The team realizes that everything the team was trying to build manually, rate limiting, deduplication, retries, and prioritization, is already handled natively within Inngest.
So instead of stitching together Kafka consumers and Redis keys, they can use declarative primitives like:
Debounce to avoid duplicate processing
Prevent duplicate resumes from being parsed within a short window:
export default inngest.createFunction(
{
id: "handle-webhook",
debounce: {
key: "event.data.resume_id",
period: "5m",
timeout: "10m",
},
},
{ event: "user/resume.updated" },
async ({ event, step }) => {
// This function will only be scheduled 5 minutes after events are no longer received with the same
// `event.data.resume_id` field.
//
// `event` will be the last event in the series received.
}
);
Throttle to control API usage
Limit how frequently a user can trigger expensive operations:
export default inngest.createFunction(
{
id: "unique-function-id",
throttle: {
limit: 1,
period: "5s",
burst: 2,
key: "event.data.user_id",
},
},
{ event: "jobs/job_posts" },
async ({ event, step }) => {
// This function will only allow 1 request every 5 seconds per user_id
// with a burst allowance of 2 requests
}
);
Built-in durability, retries, and observability
No need to write retry logic or track state, Inngest handles all of that automatically. If a step fails, it retries with backoff. If a user uploads multiple resumes, you can cancel previous runs. And you get full visibility into every workflow with step-by-step logs.
With Flow Control , what once required a distributed system of Kafka, Redis, and coordination code becomes a simple, maintainable function that just works, and scales.
Now the team no longer has to worry about patching Redis logic, writing custom retry handlers, or managing Kafka infrastructure.
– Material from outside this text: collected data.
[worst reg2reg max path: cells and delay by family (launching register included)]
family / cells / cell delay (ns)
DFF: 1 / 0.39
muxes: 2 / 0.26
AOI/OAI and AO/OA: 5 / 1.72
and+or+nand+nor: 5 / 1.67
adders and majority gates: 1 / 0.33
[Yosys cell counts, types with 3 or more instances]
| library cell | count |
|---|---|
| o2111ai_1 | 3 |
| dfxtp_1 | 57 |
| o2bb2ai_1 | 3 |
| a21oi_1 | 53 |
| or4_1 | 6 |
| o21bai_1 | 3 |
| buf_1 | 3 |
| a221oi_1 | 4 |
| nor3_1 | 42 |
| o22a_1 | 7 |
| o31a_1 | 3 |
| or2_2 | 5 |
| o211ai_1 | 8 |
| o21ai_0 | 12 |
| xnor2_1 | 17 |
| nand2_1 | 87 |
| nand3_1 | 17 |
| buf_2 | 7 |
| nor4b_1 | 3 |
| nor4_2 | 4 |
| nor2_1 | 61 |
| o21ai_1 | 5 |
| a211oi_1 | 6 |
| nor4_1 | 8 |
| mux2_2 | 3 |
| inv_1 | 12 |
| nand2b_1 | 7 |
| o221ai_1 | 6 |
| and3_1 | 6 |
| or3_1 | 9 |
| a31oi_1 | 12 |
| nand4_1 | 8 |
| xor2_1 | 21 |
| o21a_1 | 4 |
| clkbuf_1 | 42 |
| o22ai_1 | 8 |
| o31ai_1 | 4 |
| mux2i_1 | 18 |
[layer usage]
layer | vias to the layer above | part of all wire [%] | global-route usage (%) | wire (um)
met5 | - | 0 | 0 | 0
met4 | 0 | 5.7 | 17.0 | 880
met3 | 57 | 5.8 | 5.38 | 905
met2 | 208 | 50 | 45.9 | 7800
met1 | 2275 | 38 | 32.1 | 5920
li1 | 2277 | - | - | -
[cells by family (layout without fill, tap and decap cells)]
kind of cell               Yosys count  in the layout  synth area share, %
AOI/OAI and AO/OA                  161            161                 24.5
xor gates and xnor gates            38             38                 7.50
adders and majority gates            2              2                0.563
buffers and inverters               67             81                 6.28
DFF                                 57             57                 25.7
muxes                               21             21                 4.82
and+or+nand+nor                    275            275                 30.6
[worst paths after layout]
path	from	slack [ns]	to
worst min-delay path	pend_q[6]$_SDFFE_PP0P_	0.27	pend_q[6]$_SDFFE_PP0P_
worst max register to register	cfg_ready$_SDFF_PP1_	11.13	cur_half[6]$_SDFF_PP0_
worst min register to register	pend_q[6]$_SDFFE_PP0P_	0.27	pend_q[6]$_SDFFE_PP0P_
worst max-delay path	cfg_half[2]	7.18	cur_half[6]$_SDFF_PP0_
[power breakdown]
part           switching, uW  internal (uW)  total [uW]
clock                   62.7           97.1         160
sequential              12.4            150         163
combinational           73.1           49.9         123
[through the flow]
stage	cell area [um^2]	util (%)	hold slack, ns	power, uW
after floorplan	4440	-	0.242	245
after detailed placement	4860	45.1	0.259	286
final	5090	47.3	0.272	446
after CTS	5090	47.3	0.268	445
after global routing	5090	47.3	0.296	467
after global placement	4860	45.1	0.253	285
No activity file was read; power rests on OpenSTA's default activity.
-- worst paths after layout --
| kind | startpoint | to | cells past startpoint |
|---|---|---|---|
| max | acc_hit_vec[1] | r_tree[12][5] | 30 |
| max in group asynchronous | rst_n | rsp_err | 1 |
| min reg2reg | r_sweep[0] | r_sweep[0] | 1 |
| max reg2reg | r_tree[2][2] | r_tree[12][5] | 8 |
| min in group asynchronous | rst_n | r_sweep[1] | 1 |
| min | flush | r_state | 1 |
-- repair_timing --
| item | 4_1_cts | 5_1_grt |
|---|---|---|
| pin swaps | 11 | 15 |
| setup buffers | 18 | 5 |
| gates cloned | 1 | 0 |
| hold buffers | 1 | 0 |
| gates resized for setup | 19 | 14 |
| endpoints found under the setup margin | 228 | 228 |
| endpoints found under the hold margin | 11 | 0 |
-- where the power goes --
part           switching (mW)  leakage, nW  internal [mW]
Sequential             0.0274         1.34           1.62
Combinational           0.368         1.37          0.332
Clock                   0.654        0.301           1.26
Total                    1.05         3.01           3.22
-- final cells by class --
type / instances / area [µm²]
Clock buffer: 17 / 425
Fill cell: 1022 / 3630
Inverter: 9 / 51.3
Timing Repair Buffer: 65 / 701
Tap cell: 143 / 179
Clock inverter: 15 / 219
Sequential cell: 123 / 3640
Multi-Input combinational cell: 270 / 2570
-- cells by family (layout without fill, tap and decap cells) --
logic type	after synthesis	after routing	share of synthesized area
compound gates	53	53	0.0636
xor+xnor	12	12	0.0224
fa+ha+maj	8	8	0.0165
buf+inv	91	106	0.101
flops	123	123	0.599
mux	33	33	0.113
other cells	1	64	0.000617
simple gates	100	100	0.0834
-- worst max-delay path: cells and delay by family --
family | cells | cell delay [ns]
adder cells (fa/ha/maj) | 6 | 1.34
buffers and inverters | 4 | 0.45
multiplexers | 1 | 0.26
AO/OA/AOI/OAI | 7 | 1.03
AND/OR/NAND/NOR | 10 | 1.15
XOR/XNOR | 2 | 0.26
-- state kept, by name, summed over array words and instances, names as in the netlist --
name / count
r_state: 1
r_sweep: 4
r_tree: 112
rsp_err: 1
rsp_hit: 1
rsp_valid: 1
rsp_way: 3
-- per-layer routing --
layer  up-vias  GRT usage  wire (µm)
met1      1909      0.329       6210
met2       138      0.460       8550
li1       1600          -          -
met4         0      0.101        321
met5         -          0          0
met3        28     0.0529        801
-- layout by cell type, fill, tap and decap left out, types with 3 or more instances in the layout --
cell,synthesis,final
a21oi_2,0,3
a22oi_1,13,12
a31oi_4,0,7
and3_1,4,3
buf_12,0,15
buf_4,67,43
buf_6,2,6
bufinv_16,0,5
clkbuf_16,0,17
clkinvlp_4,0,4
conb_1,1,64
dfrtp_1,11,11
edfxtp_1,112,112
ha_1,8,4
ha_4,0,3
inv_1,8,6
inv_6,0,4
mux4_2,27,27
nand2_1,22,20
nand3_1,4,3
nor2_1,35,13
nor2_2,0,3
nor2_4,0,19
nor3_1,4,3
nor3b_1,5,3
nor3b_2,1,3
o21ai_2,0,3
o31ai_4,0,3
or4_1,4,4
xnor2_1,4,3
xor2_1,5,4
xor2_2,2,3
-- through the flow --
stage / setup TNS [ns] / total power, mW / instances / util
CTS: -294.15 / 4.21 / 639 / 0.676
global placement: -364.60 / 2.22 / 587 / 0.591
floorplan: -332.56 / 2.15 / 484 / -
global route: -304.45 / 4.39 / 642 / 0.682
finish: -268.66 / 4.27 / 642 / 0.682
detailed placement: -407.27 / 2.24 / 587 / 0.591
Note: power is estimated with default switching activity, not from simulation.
They can finally focus on what actually matters: building a great product.
The team is shipping faster. Bugs related to duplicate resume processing have disappeared. API usage has dropped thanks to built-in throttling. Product managers can now suggest changes or new features without it turning into a full sprint of Kafka reconfigurations.
Kafka is powerful, no doubt, but for most teams, especially those building product workflows, it's too much. You end up writing glue code, managing extra infrastructure, and solving problems that have already been solved a hundred times.
Inngest's Flow Control gives you those same capabilities, without the overhead. You get retries, rate limiting, debouncing, throttling, prioritization, and more, all built-in, all configurable, and all production-ready.
So if you're spending more time managing queues than delivering features, maybe it's time to ask a better question:
What if your event-driven architecture didn't need to be this hard?